What the exercise asks => Every line of the entries that holds the word "flip" is to be copied.

Supplied entries =>
===============

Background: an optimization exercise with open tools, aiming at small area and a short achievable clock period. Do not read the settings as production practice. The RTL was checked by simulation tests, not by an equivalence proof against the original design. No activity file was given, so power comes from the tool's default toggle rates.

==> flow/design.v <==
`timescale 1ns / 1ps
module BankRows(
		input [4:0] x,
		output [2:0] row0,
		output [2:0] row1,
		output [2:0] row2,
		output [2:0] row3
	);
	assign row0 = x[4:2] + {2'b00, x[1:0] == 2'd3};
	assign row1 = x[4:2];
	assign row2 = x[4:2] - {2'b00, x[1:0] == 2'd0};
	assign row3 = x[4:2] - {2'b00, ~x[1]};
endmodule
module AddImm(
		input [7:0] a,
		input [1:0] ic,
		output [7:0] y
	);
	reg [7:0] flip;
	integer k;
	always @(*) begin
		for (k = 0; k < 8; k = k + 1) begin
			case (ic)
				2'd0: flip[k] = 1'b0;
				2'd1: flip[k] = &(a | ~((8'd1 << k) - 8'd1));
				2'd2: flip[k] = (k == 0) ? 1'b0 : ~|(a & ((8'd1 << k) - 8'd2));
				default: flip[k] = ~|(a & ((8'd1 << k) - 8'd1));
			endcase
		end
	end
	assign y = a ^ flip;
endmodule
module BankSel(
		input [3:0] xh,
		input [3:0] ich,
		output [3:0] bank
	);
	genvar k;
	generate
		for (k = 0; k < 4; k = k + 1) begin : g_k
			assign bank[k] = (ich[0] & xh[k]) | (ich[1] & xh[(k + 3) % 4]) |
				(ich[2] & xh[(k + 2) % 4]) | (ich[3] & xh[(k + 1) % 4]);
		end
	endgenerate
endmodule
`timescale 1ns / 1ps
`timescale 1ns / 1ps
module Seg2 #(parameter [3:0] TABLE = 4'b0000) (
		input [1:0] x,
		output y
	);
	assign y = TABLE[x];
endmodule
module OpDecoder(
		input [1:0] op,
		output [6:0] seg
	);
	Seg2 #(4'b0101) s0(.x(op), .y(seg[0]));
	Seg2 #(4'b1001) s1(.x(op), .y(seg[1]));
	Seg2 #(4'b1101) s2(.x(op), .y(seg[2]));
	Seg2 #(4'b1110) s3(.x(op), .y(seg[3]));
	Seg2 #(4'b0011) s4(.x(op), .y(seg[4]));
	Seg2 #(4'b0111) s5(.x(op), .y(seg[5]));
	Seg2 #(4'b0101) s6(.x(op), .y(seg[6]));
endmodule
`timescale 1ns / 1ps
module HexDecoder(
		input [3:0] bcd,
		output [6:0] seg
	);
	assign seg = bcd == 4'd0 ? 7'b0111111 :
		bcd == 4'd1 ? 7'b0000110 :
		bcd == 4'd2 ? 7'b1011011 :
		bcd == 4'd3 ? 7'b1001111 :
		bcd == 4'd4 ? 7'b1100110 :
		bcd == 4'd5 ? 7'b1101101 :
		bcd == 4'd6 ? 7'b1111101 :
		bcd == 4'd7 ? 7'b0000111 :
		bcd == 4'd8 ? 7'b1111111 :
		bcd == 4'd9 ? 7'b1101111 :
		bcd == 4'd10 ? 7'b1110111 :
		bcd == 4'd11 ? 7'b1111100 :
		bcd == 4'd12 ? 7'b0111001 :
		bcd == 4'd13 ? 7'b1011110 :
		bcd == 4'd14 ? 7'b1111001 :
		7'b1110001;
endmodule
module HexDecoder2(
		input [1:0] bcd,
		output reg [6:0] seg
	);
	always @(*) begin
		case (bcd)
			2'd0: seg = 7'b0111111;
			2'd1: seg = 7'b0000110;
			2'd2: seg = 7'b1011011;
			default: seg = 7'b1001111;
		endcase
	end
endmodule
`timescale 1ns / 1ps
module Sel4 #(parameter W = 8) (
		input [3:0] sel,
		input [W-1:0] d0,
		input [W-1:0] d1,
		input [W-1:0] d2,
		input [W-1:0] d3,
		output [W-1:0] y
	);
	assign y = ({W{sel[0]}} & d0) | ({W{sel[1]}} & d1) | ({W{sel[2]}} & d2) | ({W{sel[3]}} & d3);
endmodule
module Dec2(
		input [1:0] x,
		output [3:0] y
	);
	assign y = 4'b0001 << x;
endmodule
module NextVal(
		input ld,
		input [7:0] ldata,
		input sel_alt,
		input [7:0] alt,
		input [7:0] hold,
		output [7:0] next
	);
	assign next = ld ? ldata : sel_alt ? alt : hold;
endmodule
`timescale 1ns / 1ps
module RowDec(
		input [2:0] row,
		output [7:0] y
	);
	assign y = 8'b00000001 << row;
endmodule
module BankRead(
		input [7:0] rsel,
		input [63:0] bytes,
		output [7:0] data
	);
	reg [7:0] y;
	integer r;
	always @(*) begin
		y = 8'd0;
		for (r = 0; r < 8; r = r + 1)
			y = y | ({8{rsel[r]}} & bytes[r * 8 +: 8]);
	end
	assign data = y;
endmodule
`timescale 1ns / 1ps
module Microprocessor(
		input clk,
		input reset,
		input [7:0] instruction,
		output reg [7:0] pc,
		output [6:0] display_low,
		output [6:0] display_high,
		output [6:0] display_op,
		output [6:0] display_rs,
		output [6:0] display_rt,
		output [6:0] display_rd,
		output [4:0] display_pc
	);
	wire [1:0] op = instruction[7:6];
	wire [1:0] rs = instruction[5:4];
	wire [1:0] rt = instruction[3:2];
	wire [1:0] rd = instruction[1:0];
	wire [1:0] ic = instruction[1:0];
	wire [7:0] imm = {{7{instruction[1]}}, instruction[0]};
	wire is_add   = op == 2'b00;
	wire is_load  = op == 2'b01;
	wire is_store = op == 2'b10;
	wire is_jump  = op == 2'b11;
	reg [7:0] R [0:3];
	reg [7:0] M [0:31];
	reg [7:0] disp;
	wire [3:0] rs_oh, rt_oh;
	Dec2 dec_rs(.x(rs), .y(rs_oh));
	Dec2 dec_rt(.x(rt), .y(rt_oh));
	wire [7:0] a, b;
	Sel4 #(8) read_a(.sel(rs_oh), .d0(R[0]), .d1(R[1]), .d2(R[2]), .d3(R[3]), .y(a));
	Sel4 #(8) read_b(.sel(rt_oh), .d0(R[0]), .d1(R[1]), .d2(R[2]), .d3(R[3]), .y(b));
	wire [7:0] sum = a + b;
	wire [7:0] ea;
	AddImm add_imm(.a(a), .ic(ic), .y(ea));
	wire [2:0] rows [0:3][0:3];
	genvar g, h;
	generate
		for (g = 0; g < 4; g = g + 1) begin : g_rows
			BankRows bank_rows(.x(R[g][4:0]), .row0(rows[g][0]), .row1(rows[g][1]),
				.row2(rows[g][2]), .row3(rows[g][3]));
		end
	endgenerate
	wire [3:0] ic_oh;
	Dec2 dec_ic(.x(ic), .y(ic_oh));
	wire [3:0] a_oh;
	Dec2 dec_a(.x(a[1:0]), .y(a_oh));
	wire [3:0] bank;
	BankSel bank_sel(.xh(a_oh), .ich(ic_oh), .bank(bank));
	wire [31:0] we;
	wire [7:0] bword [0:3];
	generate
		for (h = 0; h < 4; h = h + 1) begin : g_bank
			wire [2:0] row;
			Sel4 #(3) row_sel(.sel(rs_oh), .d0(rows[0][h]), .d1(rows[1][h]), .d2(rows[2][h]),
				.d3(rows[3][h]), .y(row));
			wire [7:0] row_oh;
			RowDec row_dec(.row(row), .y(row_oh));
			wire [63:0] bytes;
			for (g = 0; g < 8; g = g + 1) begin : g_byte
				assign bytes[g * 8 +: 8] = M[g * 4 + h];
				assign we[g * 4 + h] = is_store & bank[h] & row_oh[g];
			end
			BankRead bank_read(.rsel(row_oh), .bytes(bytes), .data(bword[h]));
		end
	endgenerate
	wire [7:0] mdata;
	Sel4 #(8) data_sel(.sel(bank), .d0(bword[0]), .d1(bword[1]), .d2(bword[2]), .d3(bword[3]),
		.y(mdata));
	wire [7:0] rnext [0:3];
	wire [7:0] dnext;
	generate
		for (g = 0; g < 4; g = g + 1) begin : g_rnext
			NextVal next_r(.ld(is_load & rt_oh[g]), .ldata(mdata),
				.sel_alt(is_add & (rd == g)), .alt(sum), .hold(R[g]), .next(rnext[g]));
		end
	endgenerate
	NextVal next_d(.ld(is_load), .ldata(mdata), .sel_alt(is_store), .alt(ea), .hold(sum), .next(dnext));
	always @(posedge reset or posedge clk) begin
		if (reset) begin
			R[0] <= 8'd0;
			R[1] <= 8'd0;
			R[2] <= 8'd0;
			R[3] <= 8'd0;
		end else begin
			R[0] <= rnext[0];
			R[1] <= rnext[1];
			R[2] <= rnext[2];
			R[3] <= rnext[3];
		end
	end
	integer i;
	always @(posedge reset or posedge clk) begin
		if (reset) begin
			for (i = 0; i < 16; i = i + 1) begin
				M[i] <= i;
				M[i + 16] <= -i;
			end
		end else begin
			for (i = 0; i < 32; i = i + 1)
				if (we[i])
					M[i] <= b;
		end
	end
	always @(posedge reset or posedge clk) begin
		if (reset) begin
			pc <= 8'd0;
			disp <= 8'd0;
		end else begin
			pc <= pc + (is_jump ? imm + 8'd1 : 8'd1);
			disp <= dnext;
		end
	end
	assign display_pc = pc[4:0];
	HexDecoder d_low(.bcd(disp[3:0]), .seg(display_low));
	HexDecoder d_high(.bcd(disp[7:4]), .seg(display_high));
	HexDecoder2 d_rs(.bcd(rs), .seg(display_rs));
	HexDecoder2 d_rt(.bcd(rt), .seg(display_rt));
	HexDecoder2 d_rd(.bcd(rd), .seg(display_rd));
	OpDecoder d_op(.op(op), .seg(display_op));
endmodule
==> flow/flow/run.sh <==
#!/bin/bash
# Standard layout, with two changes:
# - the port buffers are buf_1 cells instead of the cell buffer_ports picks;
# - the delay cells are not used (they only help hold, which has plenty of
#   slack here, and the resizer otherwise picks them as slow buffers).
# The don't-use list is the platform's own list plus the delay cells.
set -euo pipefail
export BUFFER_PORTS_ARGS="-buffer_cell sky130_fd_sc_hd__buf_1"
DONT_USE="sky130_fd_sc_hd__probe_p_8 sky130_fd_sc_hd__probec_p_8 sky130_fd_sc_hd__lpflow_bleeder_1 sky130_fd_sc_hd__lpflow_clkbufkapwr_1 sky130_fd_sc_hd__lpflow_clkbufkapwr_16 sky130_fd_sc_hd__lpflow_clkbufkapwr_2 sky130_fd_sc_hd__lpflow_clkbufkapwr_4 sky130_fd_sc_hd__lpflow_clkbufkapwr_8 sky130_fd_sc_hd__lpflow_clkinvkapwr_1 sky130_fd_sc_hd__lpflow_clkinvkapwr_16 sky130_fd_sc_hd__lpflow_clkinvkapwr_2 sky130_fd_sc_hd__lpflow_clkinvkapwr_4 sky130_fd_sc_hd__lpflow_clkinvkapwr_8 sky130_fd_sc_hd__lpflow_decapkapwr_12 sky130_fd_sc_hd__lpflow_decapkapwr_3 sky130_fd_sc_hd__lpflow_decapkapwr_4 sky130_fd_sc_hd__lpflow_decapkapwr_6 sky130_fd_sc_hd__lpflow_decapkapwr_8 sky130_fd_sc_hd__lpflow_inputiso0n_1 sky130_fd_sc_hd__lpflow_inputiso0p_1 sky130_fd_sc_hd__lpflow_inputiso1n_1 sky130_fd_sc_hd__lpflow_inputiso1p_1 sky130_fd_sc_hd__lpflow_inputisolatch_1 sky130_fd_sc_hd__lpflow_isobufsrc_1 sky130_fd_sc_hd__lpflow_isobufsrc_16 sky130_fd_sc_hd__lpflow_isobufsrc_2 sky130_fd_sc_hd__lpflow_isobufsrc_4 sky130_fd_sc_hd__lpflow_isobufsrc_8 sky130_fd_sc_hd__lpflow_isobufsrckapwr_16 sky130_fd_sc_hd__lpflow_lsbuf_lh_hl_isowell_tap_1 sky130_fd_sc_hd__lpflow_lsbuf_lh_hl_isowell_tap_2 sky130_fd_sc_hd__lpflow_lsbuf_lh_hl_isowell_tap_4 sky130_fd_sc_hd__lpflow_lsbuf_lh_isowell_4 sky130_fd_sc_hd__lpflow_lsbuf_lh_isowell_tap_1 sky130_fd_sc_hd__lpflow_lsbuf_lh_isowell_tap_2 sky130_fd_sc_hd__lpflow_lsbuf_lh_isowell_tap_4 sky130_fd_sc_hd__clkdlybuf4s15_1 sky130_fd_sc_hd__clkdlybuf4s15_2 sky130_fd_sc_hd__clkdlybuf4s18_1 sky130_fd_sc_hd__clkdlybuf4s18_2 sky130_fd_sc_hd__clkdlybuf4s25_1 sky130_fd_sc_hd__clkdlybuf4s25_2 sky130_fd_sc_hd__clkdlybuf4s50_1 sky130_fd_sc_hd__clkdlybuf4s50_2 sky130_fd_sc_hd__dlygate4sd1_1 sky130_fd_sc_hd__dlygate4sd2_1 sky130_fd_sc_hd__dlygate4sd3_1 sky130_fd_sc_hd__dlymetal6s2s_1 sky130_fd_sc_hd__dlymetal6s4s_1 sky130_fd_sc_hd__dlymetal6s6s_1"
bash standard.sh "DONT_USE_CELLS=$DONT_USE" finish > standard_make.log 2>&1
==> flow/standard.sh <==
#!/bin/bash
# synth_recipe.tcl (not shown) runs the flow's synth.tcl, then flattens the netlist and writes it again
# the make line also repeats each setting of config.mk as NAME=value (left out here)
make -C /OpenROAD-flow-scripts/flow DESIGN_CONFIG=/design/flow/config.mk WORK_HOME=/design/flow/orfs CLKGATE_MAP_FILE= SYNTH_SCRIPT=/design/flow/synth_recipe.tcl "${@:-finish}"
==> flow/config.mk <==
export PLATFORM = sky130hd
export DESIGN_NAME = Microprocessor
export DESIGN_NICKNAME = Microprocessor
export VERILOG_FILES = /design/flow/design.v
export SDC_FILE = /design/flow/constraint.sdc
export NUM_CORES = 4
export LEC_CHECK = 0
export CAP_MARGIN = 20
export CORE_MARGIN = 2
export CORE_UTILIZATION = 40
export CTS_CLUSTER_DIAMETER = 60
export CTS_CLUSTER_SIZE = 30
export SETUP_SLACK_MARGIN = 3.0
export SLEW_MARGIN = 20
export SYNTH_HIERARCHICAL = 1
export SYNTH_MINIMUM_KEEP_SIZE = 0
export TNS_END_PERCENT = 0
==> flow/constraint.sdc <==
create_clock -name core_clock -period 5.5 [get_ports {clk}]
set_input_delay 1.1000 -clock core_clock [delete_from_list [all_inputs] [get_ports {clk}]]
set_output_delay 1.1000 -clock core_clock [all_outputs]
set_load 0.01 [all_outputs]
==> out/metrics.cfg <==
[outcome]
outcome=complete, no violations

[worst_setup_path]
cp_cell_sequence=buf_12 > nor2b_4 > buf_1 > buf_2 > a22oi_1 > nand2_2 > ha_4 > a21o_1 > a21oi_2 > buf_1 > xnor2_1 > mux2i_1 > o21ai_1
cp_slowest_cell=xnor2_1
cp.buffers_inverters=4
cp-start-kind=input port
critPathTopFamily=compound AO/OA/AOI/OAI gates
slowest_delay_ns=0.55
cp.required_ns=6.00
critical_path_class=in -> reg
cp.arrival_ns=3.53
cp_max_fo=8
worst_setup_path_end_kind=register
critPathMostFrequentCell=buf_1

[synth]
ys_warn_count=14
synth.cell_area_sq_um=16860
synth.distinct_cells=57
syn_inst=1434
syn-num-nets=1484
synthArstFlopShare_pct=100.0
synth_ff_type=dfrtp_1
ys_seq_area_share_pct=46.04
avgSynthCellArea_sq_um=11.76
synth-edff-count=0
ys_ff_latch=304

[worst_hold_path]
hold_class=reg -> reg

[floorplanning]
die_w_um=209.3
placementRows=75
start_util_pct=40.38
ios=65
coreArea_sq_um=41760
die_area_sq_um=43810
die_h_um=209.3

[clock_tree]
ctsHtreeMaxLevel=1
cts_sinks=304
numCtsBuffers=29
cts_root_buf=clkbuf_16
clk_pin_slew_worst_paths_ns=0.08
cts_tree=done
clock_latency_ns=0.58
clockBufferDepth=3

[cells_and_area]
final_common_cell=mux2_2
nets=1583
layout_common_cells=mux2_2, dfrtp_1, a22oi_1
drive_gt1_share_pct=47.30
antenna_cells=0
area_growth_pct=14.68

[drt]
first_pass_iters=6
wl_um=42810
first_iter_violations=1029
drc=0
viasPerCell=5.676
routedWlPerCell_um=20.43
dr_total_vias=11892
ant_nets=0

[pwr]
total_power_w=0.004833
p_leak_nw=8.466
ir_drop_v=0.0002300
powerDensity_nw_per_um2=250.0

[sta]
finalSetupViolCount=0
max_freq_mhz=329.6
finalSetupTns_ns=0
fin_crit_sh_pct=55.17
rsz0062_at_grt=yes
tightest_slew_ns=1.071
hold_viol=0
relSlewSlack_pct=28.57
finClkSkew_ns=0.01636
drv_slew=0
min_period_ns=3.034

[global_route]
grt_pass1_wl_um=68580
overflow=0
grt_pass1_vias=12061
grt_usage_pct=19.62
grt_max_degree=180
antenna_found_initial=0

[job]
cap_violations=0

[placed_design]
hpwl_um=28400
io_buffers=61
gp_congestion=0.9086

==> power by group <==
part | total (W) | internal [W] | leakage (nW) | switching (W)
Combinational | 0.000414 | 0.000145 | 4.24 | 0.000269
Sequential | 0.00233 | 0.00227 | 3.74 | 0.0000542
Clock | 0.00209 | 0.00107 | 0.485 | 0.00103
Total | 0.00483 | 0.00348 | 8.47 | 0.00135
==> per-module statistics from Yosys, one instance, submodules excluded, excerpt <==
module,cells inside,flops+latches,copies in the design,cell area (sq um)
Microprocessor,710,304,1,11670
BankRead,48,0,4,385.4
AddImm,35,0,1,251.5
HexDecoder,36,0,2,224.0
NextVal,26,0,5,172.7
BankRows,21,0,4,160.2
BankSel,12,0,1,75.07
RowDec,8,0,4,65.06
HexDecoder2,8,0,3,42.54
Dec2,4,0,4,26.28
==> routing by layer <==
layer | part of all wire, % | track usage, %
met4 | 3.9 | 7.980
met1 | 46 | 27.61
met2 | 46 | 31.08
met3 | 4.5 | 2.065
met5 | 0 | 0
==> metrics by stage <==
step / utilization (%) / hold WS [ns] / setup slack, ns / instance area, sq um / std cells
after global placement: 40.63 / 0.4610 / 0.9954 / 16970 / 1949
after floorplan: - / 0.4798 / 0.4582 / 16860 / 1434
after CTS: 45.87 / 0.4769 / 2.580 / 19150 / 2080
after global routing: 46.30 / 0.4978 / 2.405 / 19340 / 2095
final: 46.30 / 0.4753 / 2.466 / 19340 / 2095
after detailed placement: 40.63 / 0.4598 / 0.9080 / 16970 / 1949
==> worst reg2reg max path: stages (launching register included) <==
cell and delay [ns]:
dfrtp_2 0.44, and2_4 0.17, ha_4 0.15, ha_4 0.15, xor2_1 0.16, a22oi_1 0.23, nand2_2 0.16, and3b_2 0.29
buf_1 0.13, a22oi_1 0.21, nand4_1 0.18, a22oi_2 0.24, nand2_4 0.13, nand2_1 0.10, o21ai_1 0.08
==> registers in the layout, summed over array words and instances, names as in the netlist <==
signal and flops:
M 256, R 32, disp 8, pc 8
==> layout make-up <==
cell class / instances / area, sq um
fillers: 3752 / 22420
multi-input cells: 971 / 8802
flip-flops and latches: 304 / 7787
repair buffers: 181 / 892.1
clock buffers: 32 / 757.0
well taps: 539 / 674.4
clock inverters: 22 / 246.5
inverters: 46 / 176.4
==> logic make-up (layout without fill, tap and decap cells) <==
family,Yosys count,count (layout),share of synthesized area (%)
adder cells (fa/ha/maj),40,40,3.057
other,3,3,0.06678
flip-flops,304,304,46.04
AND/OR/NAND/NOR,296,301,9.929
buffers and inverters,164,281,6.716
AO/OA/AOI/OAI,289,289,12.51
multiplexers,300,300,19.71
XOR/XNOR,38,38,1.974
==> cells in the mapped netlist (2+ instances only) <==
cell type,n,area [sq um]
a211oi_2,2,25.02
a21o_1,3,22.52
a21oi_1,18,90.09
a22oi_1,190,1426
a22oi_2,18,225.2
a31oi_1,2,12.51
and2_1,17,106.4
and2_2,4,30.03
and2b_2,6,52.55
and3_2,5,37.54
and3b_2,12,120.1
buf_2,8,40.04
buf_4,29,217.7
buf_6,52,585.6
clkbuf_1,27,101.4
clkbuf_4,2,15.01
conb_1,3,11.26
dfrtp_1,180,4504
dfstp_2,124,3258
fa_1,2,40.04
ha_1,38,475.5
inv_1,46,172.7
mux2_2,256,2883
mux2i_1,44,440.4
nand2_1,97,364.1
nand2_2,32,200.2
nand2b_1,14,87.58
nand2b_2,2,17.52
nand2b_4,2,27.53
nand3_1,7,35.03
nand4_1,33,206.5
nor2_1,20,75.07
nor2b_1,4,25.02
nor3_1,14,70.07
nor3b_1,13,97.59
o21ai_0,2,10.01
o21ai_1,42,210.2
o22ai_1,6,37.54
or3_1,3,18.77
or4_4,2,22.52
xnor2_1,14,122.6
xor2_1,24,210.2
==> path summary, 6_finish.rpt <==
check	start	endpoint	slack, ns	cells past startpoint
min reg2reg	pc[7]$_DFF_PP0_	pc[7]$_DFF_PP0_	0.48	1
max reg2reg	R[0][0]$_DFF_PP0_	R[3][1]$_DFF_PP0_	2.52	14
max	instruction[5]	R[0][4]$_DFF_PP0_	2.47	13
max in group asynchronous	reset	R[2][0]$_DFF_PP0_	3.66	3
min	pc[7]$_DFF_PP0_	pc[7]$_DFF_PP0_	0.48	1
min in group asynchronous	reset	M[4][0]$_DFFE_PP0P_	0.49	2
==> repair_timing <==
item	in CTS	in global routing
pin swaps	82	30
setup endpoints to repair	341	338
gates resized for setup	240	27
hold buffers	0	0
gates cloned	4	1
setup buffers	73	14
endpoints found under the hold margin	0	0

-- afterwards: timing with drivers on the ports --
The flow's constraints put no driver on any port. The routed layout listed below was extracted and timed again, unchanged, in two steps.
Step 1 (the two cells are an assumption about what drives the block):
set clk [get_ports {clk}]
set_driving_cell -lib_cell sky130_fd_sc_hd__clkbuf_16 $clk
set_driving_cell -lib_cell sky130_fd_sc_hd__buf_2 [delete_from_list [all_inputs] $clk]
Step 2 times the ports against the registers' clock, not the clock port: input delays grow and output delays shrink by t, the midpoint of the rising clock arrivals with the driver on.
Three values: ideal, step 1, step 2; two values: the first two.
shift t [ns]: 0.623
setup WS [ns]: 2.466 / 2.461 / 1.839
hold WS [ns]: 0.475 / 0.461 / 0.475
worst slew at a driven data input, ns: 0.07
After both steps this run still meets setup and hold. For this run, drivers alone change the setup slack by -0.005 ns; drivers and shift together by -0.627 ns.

===============

Exercise response =>
	reg [7:0] flip;
				2'd0: flip[k] = 1'b0;
				2'd1: flip[k] = &(a | ~((8'd1 << k) - 8'd1));
				2'd2: flip[k] = (k == 0) ? 1'b0 : ~|(a & ((8'd1 << k) - 8'd2));
				default: flip[k] = ~|(a & ((8'd1 << k) - 8'd1));
	assign y = a ^ flip;
flip-flops and latches: 304 / 7787
flip-flops,304,304,46.04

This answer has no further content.